Return the run of lines below that opens with the line containing "one read port" and closes with the line containing "stack, pointer 0x1f", keeping each one exact.

(Stored data entries)

------

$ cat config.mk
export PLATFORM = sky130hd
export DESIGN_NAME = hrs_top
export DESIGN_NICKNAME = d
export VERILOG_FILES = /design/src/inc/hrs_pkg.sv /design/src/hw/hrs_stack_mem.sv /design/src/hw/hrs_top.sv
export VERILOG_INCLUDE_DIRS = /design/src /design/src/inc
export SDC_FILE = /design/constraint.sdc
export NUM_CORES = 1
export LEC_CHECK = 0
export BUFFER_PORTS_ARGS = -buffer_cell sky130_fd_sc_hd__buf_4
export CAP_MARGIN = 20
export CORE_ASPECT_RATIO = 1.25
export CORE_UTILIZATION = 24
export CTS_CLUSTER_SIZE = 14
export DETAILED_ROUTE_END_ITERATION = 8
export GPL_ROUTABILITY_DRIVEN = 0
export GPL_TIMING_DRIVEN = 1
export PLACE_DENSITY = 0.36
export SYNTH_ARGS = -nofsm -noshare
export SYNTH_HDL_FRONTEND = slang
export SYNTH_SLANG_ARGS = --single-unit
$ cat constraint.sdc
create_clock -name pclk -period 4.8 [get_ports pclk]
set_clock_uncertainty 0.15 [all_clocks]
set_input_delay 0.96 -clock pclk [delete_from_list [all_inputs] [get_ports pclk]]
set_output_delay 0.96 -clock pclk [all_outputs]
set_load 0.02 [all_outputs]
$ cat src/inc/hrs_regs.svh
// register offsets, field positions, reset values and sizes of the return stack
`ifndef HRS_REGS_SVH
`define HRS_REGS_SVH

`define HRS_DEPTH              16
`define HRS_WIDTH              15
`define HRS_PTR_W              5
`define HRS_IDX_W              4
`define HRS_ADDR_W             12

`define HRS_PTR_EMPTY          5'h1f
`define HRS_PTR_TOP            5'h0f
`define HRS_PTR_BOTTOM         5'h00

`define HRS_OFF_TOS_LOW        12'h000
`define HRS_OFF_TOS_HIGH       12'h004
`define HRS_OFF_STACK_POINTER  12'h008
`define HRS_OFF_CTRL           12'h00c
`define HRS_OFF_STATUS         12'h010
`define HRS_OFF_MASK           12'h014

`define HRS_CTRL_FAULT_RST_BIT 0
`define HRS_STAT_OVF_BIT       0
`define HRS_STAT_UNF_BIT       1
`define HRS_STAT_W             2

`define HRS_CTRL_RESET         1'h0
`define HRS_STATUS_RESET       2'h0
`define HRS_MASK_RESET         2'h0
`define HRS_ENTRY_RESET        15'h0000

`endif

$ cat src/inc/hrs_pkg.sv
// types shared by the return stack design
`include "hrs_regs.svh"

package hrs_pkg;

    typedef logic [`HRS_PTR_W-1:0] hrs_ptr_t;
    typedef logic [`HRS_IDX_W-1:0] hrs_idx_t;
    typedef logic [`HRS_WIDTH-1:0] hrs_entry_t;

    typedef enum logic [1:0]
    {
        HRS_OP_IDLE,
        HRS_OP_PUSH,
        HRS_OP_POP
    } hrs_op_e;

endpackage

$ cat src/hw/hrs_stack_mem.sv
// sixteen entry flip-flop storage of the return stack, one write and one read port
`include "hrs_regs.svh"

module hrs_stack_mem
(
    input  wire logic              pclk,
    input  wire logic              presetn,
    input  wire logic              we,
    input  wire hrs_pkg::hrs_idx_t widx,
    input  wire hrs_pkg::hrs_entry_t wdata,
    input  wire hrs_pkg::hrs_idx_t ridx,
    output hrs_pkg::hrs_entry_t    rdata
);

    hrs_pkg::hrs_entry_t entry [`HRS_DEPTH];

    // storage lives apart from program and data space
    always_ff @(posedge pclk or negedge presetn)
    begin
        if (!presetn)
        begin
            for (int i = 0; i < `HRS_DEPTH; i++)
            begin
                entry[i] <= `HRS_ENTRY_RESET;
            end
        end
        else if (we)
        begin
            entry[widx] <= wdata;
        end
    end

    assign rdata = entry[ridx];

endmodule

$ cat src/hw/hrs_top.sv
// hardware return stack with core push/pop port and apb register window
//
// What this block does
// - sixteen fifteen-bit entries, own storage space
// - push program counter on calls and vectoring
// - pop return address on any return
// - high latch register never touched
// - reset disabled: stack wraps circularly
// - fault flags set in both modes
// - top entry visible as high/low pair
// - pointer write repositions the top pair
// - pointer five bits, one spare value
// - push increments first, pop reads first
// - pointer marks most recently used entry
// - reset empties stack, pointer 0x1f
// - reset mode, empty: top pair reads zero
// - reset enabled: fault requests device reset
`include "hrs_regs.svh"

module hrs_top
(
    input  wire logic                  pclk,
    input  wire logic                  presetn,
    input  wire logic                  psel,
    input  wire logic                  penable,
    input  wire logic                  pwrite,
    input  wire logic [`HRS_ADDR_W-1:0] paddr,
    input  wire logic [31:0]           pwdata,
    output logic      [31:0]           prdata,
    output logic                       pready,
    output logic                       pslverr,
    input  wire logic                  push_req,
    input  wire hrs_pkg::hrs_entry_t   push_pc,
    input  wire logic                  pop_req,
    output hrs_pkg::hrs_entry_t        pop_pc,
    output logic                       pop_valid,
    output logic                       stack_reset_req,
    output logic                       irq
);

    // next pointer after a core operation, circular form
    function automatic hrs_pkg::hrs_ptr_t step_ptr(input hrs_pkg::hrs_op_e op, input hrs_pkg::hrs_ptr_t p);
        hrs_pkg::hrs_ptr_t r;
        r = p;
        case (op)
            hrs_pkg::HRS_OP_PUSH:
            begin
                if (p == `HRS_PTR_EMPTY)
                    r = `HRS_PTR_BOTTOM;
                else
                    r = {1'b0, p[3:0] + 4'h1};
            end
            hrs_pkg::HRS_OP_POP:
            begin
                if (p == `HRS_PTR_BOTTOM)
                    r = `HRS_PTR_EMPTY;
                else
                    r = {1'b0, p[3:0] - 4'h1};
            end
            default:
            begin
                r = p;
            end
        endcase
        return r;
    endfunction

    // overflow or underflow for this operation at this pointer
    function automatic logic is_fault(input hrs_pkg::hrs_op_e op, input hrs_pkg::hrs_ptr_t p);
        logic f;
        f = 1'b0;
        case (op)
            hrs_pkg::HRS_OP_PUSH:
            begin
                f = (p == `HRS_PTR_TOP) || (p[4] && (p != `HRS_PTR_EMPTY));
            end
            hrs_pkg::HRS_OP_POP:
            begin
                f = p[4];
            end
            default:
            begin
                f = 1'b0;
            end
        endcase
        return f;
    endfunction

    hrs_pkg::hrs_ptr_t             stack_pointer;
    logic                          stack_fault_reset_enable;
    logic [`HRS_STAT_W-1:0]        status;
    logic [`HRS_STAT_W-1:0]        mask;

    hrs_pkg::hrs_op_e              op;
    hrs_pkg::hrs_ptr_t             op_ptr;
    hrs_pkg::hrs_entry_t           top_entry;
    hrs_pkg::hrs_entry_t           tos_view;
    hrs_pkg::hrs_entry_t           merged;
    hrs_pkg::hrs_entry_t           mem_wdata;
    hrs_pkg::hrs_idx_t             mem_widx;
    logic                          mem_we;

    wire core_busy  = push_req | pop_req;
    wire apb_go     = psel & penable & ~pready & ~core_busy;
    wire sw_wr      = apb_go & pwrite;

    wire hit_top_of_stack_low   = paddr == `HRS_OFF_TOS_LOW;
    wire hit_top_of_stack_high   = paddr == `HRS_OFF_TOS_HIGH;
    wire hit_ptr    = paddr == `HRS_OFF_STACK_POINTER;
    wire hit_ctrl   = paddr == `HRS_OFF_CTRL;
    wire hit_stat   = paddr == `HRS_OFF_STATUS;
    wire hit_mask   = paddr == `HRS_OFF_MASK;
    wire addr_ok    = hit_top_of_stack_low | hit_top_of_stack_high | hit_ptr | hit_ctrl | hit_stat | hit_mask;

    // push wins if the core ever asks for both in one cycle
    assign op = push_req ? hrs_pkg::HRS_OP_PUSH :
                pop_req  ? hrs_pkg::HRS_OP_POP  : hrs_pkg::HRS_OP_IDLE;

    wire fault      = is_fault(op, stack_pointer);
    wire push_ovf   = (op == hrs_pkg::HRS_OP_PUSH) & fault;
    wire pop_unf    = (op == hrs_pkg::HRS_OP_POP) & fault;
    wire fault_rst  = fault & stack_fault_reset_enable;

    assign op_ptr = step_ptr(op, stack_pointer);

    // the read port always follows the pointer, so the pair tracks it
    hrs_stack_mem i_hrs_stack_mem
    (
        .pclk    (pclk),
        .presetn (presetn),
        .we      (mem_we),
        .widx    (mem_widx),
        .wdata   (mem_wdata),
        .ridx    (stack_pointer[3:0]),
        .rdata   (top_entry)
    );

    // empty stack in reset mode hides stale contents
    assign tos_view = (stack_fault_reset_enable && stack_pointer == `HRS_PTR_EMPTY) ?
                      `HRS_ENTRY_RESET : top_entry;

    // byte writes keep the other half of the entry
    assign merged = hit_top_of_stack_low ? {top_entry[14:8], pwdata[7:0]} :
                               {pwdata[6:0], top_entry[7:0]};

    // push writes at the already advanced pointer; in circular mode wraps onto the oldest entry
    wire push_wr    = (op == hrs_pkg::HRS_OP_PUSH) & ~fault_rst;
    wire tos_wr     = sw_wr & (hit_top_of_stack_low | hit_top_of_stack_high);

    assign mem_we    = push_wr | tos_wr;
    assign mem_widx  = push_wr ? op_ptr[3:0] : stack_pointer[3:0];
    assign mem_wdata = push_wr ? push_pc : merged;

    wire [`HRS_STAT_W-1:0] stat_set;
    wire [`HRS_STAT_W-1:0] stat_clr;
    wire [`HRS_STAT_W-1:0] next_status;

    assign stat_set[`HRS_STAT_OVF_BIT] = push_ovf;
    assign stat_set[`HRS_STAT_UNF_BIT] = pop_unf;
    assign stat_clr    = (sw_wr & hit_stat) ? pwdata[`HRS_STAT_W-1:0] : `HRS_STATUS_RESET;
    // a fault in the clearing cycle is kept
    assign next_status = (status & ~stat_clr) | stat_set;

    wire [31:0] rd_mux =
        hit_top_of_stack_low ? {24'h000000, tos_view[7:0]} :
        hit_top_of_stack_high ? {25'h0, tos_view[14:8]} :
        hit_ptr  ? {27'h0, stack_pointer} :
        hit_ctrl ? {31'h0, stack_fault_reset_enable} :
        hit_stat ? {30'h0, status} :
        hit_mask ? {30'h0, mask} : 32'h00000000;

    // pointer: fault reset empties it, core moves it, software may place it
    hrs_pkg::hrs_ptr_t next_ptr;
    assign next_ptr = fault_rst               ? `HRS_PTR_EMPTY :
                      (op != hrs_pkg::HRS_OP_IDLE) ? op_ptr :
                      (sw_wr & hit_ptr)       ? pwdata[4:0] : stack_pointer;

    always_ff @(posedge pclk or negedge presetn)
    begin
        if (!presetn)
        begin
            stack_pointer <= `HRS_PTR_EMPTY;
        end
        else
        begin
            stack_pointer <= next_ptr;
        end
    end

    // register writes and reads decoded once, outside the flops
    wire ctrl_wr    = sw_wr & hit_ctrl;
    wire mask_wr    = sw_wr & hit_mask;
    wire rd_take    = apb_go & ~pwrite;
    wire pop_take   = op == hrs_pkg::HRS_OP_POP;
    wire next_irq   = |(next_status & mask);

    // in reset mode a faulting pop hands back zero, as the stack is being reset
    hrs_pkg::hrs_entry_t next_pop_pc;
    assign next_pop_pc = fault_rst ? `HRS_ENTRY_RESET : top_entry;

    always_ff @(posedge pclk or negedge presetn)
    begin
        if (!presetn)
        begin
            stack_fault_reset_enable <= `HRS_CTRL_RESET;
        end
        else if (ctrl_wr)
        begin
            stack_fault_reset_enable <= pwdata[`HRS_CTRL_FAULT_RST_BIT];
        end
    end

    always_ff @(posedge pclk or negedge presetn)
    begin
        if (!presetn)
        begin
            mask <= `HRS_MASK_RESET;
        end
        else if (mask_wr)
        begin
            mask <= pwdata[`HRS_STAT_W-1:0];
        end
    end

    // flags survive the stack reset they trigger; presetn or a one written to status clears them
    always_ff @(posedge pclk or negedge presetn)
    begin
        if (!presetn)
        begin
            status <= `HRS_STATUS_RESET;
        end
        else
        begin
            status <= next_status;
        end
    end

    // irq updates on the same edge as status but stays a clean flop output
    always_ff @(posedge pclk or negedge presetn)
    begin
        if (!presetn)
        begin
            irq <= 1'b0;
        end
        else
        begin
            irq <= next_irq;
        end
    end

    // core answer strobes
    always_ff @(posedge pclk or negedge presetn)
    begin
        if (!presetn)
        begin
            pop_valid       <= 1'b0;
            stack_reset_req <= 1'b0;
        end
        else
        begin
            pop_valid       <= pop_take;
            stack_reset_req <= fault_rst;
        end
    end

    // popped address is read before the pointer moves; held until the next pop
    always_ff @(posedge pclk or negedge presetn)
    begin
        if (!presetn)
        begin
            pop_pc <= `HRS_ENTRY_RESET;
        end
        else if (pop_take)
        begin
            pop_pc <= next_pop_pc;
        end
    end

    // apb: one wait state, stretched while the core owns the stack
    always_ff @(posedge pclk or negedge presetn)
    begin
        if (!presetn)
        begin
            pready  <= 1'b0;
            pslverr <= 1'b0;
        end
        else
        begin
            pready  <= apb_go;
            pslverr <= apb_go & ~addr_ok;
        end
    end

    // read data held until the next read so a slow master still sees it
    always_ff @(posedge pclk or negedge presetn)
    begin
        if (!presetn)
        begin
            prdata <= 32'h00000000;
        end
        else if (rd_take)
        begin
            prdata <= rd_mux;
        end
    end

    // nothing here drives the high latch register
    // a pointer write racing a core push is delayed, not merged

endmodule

------

• RESPONSE:
// sixteen entry flip-flop storage of the return stack, one write and one read port
`include "hrs_regs.svh"

module hrs_stack_mem
(
    input  wire logic              pclk,
    input  wire logic              presetn,
    input  wire logic              we,
    input  wire hrs_pkg::hrs_idx_t widx,
    input  wire hrs_pkg::hrs_entry_t wdata,
    input  wire hrs_pkg::hrs_idx_t ridx,
    output hrs_pkg::hrs_entry_t    rdata
);

    hrs_pkg::hrs_entry_t entry [`HRS_DEPTH];

    // storage lives apart from program and data space
    always_ff @(posedge pclk or negedge presetn)
    begin
        if (!presetn)
        begin
            for (int i = 0; i < `HRS_DEPTH; i++)
            begin
                entry[i] <= `HRS_ENTRY_RESET;
            end
        end
        else if (we)
        begin
            entry[widx] <= wdata;
        end
    end

    assign rdata = entry[ridx];

endmodule

$ cat src/hw/hrs_top.sv
// hardware return stack with core push/pop port and apb register window
//
// What this block does
// - sixteen fifteen-bit entries, own storage space
// - push program counter on calls and vectoring
// - pop return address on any return
// - high latch register never touched
// - reset disabled: stack wraps circularly
// - fault flags set in both modes
// - top entry visible as high/low pair
// - pointer write repositions the top pair
// - pointer five bits, one spare value
// - push increments first, pop reads first
// - pointer marks most recently used entry
// - reset empties stack, pointer 0x1f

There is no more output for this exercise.